[Stored data]
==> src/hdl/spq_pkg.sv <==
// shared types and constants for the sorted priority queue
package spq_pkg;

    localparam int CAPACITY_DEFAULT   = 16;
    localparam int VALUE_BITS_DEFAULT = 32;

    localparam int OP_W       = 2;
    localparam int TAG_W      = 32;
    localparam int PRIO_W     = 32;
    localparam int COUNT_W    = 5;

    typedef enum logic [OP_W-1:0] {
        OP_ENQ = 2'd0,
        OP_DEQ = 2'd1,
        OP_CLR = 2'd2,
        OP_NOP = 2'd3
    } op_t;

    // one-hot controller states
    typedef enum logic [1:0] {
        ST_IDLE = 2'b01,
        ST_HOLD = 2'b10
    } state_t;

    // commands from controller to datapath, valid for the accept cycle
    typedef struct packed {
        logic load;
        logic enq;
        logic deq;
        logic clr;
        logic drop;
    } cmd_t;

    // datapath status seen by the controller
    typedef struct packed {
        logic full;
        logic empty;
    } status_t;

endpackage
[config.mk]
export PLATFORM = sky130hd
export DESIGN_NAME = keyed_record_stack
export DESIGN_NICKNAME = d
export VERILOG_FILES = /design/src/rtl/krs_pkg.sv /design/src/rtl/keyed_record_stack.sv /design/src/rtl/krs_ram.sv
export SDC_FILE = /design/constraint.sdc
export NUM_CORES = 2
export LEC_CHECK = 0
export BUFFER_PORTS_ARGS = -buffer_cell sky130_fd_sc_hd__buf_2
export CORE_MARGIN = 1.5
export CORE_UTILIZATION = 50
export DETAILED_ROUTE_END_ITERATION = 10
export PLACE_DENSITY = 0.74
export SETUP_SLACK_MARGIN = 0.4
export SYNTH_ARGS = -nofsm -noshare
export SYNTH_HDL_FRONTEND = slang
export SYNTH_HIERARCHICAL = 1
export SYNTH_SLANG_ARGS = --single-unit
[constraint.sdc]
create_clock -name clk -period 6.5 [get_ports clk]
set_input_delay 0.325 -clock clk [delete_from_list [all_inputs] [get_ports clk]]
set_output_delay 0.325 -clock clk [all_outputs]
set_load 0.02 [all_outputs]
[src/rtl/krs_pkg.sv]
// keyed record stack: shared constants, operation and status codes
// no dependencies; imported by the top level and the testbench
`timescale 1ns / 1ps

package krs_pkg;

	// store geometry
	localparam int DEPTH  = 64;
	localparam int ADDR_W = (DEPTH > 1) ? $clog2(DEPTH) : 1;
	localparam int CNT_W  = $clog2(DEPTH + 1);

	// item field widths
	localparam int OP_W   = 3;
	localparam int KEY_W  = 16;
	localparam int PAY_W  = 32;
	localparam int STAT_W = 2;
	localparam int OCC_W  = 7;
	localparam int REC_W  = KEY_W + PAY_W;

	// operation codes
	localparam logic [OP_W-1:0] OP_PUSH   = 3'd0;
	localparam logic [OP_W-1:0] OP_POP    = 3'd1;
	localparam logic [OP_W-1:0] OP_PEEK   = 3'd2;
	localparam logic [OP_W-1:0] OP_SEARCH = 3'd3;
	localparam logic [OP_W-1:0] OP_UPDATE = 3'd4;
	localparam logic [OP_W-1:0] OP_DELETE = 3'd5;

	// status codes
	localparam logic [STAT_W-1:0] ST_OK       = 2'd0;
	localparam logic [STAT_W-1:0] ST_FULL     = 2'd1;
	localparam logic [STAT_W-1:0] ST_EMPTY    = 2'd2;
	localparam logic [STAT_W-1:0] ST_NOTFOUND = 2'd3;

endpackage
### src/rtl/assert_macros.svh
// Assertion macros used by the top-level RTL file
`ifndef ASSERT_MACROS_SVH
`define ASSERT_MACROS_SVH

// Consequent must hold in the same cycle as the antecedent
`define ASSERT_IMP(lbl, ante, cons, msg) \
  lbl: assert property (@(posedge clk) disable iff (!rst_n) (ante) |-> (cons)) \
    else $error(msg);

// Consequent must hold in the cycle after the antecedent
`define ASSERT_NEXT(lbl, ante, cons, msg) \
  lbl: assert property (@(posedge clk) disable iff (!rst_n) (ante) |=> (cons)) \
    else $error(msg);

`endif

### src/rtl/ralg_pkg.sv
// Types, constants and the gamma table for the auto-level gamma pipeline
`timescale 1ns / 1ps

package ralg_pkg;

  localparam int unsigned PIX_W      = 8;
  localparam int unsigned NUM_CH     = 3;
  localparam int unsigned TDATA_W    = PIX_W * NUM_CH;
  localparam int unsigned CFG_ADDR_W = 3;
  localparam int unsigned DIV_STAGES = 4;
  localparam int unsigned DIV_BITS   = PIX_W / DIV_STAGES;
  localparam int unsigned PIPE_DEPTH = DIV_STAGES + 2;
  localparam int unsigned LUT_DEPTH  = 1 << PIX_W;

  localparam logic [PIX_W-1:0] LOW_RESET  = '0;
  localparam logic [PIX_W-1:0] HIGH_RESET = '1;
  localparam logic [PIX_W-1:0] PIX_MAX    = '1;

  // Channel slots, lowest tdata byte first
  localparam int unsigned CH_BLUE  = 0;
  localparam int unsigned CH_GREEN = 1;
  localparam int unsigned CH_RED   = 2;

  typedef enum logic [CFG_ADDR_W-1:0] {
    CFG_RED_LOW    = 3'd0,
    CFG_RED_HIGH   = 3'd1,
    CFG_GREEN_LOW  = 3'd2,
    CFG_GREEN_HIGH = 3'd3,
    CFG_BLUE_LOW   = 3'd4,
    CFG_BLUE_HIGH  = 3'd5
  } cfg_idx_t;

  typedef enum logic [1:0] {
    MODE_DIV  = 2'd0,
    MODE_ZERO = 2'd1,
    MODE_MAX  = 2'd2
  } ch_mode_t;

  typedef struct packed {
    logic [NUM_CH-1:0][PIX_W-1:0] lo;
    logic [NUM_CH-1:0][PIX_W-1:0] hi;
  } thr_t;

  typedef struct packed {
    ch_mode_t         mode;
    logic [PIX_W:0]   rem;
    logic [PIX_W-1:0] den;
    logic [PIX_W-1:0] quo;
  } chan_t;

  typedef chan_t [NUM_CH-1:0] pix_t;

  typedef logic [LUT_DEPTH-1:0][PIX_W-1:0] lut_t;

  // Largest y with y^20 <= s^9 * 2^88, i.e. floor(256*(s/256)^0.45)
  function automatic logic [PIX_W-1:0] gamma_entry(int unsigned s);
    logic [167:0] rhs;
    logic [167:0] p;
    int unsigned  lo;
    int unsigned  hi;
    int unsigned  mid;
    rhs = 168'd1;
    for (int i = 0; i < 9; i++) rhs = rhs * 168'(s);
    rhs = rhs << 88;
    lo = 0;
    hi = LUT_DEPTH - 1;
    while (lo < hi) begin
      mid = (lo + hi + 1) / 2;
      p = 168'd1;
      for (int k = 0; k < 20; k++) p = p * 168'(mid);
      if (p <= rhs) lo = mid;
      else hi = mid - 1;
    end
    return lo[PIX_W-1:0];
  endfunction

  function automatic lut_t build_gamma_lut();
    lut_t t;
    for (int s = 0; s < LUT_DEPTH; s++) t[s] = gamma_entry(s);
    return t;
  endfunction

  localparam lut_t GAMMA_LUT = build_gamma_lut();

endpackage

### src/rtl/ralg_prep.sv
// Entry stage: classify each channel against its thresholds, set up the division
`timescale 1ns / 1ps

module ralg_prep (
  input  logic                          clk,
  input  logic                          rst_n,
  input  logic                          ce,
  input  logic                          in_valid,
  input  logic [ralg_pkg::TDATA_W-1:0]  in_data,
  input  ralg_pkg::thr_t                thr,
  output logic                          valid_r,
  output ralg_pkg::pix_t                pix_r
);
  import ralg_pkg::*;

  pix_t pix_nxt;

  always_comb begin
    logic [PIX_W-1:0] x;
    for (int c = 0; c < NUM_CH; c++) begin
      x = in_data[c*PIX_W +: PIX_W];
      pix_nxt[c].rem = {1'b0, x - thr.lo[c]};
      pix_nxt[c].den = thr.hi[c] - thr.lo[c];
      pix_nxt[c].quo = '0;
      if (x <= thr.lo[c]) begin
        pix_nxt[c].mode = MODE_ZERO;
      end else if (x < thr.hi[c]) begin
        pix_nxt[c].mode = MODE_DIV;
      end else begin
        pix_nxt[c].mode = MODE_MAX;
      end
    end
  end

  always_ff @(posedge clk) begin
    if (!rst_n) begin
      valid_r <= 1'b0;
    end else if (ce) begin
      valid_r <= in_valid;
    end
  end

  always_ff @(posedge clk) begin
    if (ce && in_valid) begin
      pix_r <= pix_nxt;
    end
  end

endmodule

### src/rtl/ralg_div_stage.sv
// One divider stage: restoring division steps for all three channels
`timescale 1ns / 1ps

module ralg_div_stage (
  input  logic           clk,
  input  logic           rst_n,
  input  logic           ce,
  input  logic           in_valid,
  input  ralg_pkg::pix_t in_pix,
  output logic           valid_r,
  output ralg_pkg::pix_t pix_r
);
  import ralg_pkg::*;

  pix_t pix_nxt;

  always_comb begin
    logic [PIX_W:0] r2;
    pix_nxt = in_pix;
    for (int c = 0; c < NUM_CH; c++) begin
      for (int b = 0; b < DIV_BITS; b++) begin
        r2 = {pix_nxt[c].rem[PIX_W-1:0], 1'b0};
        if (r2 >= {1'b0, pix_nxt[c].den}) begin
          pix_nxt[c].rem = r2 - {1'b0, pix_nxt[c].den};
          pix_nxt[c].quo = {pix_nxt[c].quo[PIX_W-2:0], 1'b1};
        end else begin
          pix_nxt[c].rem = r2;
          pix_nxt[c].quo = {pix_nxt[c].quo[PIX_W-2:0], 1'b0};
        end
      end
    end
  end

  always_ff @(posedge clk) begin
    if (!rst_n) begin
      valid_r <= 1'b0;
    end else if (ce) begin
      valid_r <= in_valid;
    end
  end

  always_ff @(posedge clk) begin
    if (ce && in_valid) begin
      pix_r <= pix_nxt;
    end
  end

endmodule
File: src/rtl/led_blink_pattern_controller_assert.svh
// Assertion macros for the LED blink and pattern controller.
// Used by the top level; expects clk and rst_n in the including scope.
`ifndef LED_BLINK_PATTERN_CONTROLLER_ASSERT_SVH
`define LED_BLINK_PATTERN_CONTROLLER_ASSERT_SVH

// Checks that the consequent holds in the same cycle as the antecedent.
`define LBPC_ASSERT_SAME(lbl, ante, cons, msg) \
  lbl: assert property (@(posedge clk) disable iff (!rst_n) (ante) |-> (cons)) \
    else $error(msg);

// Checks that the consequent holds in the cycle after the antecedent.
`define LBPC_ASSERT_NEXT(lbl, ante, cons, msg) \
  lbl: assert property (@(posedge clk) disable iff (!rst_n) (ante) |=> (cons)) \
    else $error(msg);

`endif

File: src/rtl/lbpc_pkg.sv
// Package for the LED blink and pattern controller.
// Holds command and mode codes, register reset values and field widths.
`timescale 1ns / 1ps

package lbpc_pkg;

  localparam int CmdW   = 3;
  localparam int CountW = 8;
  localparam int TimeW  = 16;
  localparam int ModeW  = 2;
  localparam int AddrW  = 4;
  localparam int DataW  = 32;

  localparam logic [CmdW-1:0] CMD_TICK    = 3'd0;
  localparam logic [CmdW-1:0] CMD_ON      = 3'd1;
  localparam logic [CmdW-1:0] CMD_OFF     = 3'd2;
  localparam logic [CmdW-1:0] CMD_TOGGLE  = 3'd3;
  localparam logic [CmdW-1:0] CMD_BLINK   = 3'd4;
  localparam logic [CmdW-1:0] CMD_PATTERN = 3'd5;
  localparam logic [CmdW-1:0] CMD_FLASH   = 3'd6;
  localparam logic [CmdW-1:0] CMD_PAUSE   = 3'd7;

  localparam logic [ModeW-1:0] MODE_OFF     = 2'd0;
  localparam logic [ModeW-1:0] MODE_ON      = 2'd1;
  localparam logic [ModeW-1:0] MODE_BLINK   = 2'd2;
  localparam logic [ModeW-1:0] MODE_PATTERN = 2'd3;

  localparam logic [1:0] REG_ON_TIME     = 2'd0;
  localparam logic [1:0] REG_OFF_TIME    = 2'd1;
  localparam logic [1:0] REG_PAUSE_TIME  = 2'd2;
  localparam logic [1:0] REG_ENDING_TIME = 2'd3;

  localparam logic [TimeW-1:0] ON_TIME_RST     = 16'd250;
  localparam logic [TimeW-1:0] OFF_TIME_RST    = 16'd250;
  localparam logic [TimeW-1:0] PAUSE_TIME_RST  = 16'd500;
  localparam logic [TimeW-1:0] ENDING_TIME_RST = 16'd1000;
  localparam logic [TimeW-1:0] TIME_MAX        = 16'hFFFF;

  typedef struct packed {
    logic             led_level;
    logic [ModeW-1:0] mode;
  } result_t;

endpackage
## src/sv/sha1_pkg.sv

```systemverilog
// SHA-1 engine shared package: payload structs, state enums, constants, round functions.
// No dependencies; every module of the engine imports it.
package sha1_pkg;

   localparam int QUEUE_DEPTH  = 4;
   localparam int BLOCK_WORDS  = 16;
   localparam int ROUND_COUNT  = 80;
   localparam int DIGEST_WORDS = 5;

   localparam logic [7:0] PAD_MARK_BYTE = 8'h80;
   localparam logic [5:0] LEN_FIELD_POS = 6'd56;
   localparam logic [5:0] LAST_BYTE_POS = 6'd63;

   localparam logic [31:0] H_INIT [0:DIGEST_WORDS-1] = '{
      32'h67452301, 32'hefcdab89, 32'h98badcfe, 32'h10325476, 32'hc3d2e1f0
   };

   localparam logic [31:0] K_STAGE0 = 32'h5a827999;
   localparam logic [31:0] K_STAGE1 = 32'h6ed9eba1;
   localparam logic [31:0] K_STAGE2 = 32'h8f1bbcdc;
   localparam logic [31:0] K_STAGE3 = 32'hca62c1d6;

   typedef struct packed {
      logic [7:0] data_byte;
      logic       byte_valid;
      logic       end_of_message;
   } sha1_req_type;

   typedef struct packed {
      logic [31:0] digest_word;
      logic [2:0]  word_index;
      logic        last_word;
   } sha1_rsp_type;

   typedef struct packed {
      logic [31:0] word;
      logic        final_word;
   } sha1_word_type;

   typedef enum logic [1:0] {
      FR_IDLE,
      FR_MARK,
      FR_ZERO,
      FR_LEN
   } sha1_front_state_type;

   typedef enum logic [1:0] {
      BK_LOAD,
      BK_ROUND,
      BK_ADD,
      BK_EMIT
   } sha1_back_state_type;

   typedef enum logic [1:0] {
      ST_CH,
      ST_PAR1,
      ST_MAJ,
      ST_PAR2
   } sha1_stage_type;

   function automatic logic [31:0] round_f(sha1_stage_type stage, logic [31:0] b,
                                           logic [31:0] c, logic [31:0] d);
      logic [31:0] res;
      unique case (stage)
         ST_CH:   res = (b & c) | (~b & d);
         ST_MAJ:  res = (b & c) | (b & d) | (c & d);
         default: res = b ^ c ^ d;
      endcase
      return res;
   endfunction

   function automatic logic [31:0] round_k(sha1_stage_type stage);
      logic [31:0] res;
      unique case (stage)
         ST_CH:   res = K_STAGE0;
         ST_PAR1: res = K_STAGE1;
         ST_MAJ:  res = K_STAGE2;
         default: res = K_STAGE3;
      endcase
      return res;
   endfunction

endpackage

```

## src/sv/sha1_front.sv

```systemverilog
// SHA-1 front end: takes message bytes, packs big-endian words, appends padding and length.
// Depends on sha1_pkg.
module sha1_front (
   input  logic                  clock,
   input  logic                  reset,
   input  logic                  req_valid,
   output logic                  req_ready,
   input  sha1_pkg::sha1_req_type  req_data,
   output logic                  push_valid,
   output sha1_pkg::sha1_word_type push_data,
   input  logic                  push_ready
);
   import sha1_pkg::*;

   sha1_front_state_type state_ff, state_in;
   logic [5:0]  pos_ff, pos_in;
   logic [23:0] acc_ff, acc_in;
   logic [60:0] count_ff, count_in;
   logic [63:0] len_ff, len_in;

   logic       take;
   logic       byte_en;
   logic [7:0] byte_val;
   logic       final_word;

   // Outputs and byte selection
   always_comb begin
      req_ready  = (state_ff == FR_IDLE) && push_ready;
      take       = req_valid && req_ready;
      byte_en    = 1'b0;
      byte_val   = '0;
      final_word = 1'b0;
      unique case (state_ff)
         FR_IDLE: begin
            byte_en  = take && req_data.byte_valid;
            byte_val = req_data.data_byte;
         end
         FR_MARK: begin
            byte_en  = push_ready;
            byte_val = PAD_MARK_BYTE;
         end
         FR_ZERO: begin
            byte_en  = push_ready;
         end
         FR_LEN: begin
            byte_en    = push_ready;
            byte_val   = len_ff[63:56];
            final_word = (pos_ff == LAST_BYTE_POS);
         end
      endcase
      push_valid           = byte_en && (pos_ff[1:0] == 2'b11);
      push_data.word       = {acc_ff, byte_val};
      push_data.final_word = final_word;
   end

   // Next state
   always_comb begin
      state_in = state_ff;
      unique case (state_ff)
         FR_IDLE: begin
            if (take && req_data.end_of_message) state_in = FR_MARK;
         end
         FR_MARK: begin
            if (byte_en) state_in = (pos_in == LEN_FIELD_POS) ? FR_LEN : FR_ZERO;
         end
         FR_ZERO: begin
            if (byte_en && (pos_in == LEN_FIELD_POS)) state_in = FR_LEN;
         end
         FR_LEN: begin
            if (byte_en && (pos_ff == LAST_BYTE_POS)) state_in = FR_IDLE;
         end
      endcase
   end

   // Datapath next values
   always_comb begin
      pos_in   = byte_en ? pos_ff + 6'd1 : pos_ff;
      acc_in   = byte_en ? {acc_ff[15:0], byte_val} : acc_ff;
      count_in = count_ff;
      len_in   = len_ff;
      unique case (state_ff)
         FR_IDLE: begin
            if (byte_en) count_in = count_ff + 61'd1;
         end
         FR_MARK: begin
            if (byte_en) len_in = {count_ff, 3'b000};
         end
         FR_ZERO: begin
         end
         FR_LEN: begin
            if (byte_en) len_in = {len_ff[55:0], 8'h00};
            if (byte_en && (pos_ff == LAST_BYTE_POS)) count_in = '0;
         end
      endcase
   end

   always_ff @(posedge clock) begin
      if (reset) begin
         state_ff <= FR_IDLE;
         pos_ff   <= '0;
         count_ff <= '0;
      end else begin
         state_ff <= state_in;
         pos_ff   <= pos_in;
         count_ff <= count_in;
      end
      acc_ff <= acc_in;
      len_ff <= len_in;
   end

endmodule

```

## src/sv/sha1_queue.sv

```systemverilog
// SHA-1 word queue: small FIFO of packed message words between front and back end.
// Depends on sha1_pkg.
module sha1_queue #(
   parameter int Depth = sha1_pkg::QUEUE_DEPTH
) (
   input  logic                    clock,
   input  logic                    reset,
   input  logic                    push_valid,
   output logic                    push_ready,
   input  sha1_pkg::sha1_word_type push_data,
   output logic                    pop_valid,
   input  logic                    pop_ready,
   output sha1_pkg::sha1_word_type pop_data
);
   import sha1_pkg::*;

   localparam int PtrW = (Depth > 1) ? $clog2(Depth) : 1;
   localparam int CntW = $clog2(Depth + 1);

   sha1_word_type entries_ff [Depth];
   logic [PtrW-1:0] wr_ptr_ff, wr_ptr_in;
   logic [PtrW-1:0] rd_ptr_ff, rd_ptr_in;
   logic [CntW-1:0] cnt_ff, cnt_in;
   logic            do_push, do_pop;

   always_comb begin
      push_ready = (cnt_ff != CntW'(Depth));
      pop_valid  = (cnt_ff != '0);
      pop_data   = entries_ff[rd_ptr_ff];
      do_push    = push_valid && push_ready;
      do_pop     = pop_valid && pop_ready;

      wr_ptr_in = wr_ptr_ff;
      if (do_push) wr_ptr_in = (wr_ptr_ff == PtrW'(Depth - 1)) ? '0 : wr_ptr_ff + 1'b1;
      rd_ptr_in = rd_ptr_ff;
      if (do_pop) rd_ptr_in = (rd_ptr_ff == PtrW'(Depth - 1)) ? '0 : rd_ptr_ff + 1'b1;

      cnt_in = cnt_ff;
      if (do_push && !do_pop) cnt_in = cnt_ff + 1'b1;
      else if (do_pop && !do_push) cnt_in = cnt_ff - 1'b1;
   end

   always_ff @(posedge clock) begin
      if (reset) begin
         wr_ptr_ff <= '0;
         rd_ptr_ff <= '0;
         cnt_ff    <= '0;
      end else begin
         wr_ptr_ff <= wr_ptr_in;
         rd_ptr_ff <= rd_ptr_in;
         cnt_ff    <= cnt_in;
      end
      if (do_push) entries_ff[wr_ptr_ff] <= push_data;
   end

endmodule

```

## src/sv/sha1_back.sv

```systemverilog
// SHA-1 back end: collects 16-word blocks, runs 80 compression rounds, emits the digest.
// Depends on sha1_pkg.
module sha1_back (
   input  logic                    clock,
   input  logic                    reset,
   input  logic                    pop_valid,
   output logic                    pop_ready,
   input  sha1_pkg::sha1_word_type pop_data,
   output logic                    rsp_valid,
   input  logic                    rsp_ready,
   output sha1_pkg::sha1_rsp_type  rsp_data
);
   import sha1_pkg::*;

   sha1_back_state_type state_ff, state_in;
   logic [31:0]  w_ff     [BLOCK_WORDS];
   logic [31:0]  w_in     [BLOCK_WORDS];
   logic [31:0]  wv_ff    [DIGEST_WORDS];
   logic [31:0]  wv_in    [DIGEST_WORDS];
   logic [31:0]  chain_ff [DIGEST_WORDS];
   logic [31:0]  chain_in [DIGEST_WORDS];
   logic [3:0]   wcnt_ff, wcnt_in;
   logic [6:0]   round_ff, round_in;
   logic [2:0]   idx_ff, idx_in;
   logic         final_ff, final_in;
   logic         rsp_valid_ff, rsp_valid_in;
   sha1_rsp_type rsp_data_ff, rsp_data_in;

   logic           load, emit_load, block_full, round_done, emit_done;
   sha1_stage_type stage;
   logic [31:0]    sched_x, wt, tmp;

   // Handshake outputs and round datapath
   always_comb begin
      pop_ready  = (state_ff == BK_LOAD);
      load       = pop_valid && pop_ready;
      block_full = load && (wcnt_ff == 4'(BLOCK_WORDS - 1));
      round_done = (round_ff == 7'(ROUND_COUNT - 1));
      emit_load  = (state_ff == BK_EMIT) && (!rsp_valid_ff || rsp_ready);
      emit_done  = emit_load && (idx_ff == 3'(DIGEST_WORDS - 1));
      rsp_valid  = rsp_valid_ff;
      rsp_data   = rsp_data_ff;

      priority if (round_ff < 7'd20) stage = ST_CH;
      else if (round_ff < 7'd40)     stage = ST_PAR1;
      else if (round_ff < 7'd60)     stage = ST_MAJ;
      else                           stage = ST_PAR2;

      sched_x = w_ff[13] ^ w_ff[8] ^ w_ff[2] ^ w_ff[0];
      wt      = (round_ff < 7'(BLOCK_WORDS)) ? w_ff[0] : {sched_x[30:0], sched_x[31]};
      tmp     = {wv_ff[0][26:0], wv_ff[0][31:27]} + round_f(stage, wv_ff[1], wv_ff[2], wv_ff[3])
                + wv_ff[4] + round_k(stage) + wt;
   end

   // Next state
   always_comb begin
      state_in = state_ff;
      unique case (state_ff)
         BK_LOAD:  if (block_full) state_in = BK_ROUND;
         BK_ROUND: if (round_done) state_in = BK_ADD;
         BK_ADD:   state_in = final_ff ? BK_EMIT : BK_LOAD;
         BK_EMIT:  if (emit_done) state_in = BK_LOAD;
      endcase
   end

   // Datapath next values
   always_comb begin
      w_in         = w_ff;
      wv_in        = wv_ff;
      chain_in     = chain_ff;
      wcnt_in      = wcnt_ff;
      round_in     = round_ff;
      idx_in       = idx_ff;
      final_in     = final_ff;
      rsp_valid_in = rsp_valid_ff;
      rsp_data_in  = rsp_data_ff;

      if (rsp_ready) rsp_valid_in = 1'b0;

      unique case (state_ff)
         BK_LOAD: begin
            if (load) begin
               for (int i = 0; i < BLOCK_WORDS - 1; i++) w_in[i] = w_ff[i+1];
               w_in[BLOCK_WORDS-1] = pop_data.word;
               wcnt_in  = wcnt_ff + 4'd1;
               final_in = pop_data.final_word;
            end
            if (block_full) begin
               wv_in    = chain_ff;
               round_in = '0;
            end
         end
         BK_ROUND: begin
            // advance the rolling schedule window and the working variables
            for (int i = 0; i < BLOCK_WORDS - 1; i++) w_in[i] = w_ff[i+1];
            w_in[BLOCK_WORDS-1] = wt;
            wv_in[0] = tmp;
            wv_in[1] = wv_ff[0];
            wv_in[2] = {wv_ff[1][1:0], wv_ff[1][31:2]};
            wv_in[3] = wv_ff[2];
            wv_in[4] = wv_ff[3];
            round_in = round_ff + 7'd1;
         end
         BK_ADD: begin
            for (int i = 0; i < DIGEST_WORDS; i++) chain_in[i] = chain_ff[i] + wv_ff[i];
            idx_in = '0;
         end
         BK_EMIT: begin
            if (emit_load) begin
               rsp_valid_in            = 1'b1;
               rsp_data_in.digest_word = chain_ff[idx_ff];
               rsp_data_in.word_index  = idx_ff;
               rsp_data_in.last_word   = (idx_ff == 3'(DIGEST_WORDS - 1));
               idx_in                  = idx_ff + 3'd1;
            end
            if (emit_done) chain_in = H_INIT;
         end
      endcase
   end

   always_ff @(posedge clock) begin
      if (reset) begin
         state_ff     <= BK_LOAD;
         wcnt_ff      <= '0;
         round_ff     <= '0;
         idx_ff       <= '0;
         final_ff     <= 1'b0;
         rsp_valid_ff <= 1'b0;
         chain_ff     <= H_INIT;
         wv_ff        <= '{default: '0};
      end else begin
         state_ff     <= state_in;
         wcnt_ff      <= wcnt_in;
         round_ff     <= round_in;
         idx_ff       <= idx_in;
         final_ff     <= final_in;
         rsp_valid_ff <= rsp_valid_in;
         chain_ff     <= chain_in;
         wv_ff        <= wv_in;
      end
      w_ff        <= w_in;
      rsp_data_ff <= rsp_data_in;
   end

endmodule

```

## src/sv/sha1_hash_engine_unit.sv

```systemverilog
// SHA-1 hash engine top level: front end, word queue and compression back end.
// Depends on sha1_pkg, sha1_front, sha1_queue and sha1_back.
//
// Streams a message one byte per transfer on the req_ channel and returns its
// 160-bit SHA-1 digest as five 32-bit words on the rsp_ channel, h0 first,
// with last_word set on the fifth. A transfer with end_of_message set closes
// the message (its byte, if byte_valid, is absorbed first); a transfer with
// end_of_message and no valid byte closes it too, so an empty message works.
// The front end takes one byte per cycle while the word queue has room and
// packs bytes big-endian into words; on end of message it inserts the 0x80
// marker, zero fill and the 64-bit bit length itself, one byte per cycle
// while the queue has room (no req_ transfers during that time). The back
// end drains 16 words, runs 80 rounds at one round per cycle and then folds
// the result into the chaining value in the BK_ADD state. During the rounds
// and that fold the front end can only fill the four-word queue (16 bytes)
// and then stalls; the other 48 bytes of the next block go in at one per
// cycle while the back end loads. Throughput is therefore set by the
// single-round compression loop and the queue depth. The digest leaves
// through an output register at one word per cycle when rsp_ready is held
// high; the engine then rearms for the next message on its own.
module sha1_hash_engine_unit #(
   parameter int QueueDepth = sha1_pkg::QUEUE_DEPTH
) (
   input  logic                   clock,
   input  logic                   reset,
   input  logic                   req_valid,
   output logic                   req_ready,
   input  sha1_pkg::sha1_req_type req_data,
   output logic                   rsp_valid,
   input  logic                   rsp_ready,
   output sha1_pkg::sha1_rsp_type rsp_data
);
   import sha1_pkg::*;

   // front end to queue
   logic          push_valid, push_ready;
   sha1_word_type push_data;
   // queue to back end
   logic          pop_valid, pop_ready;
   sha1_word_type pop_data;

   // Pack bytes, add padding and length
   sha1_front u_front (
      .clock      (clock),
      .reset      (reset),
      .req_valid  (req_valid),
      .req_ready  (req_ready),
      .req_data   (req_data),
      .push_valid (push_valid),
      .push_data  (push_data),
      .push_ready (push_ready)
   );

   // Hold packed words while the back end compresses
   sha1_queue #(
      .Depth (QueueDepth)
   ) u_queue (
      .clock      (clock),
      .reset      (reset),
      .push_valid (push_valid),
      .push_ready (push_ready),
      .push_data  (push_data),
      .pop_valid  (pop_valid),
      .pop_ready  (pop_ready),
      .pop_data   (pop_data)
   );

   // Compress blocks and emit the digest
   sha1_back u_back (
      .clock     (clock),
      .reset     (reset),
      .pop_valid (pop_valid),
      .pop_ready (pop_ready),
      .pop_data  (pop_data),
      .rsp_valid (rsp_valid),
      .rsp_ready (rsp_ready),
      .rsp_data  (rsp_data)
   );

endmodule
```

◆ **What you have to do**
If a line in the records above contains the word "closes", copy it.

◆ **Solution to the exercise**
// with last_word set on the fifth. A transfer with end_of_message set closes
// end_of_message and no valid byte closes it too, so an empty message works.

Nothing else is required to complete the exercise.